Vale la pena dejar claro que “The Rental” no logra ser tan memorable como esos dos filmes, algo que tiene que ver con la falta de profundidad dramática del guion, que fue escrito por Franco junta a Joe Swanberg (Drinking Buddies). Como resultado, el filme termina siendo un ejercicio efectivo del género que confirma el talento natural que tiene Franco como director.

Mucho antes de llegar al viraje sorpresa que lleva la trama del filme a un clímax que podría ser sacado de las primeras secuelas de “Friday The 13th”, Franco encuentra formas novedosas de ir elevando el suspenso y de coquetear con cuales convenciones del género va a trabajar la trama.

Cuando dos parejas, interpretadas por Dan Stevens, Alison Brie, Jeremy Allen White y Sheila Van, llegan a una lujosa casa frente al mar que van a alquilar durante un fin de semana, “The Rental” insinúa que el filme va a retrabajar el tema principal de “Get Out”.

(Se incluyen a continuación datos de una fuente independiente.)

### config.mk
export PLATFORM = sky130hd
export DESIGN_NAME = frame_sequencer
export DESIGN_NICKNAME = d
export VERILOG_FILES = /design/src/design/scene_pkg.sv /design/src/design/frame_sequencer.sv
export SDC_FILE = /design/constraint.sdc
export NUM_CORES = 1
export LEC_CHECK = 0
export BUFFER_PORTS_ARGS = -buffer_cell sky130_fd_sc_hd__buf_4
export CORE_AREA = 2 2 39 41
export CTS_BUF_LIST = sky130_fd_sc_hd__clkbuf_2 sky130_fd_sc_hd__clkbuf_4 sky130_fd_sc_hd__clkbuf_8
export DETAILED_ROUTE_END_ITERATION = 7
export DIE_AREA = 0 0 41 43
export PLACE_DENSITY = 0.4
export SLEW_MARGIN = 10
export SYNTH_ARGS = -nofsm -noshare
export SYNTH_HDL_FRONTEND = slang
export SYNTH_SLANG_ARGS = --single-unit
### constraint.sdc
create_clock -name clk_100mhz -period 1.4 [get_ports clk_100mhz]
set_clock_uncertainty 0.1 [all_clocks]
set_input_delay 0.14 -clock clk_100mhz [delete_from_list [all_inputs] [get_ports clk_100mhz]]
set_output_delay 0.14 -clock clk_100mhz [all_outputs]
set_load 0.03 [all_outputs]
==> src/design/scene_pkg.sv <==
`default_nettype none

package scene_pkg;

    localparam int DATA_WIDTH = 16;        // One property value
    localparam int PROP_WIDTH = 4;         // Property selector
    localparam int NUM_LIGHTS_DEFAULT = 8;

    // Decoded instruction kinds
    typedef enum logic [2:0] {
        op_nop        = 3'd0,
        op_camera_set = 3'd1,
        op_light_set  = 3'd2,
        op_frame      = 3'd3,  // Swap banks, enable renderer
        op_render     = 3'd4   // Disable renderer
    } opcode_e;

    // Camera fields, in record order
    typedef enum logic [PROP_WIDTH-1:0] {
        cp_loc_x,
        cp_loc_y,
        cp_loc_z,
        cp_fwd_x,
        cp_fwd_y,
        cp_fwd_z,
        cp_up_x,
        cp_up_y,
        cp_up_z,
        cp_near_clip,
        cp_far_clip,
        cp_fov_h,
        cp_fov_v
    } cam_prop_e;

    typedef enum logic [PROP_WIDTH-1:0] {
        lp_type,     // Low two data bits only
        lp_loc_x,
        lp_loc_y,
        lp_loc_z,
        lp_fwd_x,
        lp_fwd_y,
        lp_fwd_z,
        lp_colour,
        lp_intensity
    } light_prop_e;

    typedef enum logic [1:0] {
        lt_point,
        lt_directional,
        lt_spot
    } light_type_e;

    // 13 x 16 = 208 bits, first field in the MSBs
    typedef struct packed {
        logic [DATA_WIDTH-1:0] loc_x;
        logic [DATA_WIDTH-1:0] loc_y;
        logic [DATA_WIDTH-1:0] loc_z;
        logic [DATA_WIDTH-1:0] fwd_x;
        logic [DATA_WIDTH-1:0] fwd_y;
        logic [DATA_WIDTH-1:0] fwd_z;
        logic [DATA_WIDTH-1:0] up_x;
        logic [DATA_WIDTH-1:0] up_y;
        logic [DATA_WIDTH-1:0] up_z;
        logic [DATA_WIDTH-1:0] near_clip;
        logic [DATA_WIDTH-1:0] far_clip;
        logic [DATA_WIDTH-1:0] fov_h;
        logic [DATA_WIDTH-1:0] fov_v;
    } camera_t;

    // 2 + 8 x 16 = 130 bits
    typedef struct packed {
        light_type_e           ltype;
        logic [DATA_WIDTH-1:0] loc_x;
        logic [DATA_WIDTH-1:0] loc_y;
        logic [DATA_WIDTH-1:0] loc_z;
        logic [DATA_WIDTH-1:0] fwd_x;
        logic [DATA_WIDTH-1:0] fwd_y;
        logic [DATA_WIDTH-1:0] fwd_z;
        logic [DATA_WIDTH-1:0] colour;
        logic [DATA_WIDTH-1:0] intensity;
    } light_t;

endpackage

`default_nettype wire

==> src/design/scene_bank_ram.sv <==
`default_nettype none
`timescale 1ns/1ps

// Port A reads at a_addr and writes at a_wr_addr in the same cycle
module scene_bank_ram #(
    parameter int width = 130,
    parameter int depth = 8
) (
    input  wire                      clk_100mhz,
    input  wire                      a_en,       // Update read enable
    input  wire  [$clog2(depth)-1:0] a_addr,
    input  wire                      a_we,
    input  wire  [$clog2(depth)-1:0] a_wr_addr,
    input  wire  [width-1:0]         a_din,
    input  wire  [$clog2(depth)-1:0] b_addr,     // Display read
    output logic [width-1:0]         a_dout,
    output logic [width-1:0]         b_dout
);

    logic [width-1:0] mem [depth] = '{default: '0};

    always_ff @(posedge clk_100mhz) begin
        if (a_en) begin
            a_dout <= mem[a_addr];  // Read first, a colliding write shows next cycle
        end
        if (a_we) begin
            mem[a_wr_addr] <= a_din;
        end
        b_dout <= mem[b_addr];
    end

endmodule

`default_nettype wire

==> src/design/scene_double_bank.sv <==
`default_nettype none
`timescale 1ns/1ps

module scene_double_bank #(
    parameter int num_lights = scene_pkg::NUM_LIGHTS_DEFAULT
) (
    input  wire                           clk_100mhz,
    input  wire                           rst,
    input  wire                           write_bank,  // Display uses the other one
    input  wire                           rd_en,
    input  wire                           rd_bank,
    input  wire  [$clog2(num_lights)-1:0] rd_addr,
    input  wire                           light_we,
    input  wire                           camera_we,
    input  wire                           wr_bank,
    input  wire  [$clog2(num_lights)-1:0] wr_addr,
    input  wire scene_pkg::light_t        light_wr_data,
    input  wire scene_pkg::camera_t       camera_wr_data,
    input  wire  [$clog2(num_lights)-1:0] light_read_addr,
    output scene_pkg::light_t             light_rd_data,
    output scene_pkg::camera_t            camera_rd_data,
    output scene_pkg::light_t             light_output,
    output scene_pkg::camera_t            camera_output
);

    scene_pkg::light_t  ram_a_dout [2];
    scene_pkg::light_t  ram_b_dout [2];
    scene_pkg::camera_t camera_reg [2];
    logic               rd_bank_q;    // Bank behind light_rd_data
    logic               disp_bank_q;  // Bank behind light_output

    for (genvar i = 0; i < 2; i++) begin : g_bank
        scene_bank_ram #(
            .width ($bits(scene_pkg::light_t)),
            .depth (num_lights)
        ) u_light_ram (
            .clk_100mhz (clk_100mhz),
            .a_en       (rd_en && rd_bank == 1'(i)),
            .a_addr     (rd_addr),
            .a_we       (light_we && wr_bank == 1'(i)),
            .a_wr_addr  (wr_addr),
            .a_din      (light_wr_data),
            .b_addr     (light_read_addr),
            .a_dout     (ram_a_dout[i]),
            .b_dout     (ram_b_dout[i])
        );
    end

    always_ff @(posedge clk_100mhz) begin
        if (rst) begin
            camera_reg[0] <= '0;
            camera_reg[1] <= '0;
            rd_bank_q     <= 1'b0;
            disp_bank_q   <= 1'b1;
        end else begin
            if (camera_we) begin
                camera_reg[wr_bank] <= camera_wr_data;
            end
            if (rd_en) begin
                rd_bank_q <= rd_bank;
            end
            disp_bank_q <= !write_bank;
        end
    end

    // Camera reads, old value on a same-cycle write
    always_ff @(posedge clk_100mhz) begin
        if (rd_en) begin
            camera_rd_data <= camera_reg[rd_bank];
        end
        camera_output <= camera_reg[!write_bank];
    end

    assign light_rd_data = ram_a_dout[rd_bank_q];
    assign light_output  = ram_b_dout[disp_bank_q];

endmodule

`default_nettype wire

Esto no sucede, pero el filme crea una olla de presión entre las dinámicas disfuncionales de los protagonistas que empuja la trama a registrar como una versión adulta de “I Know What You Did Last Summer”.

A pesar de los tropiezos del guion con convenciones carentes de originalidad, la dirección opresiva de Franco logra que el espectador se sienta incómodo y con los nervios de punta mucho antes del “viraje sorpresa” y de la explosión de violencia que sigue. Mucho más impresionante es la secuencia final del filme donde el director asume por completo la patología de un asesino en serie y elimina cualquier cabo suelto que el guion haya dejado alrededor del evento siniestro principal.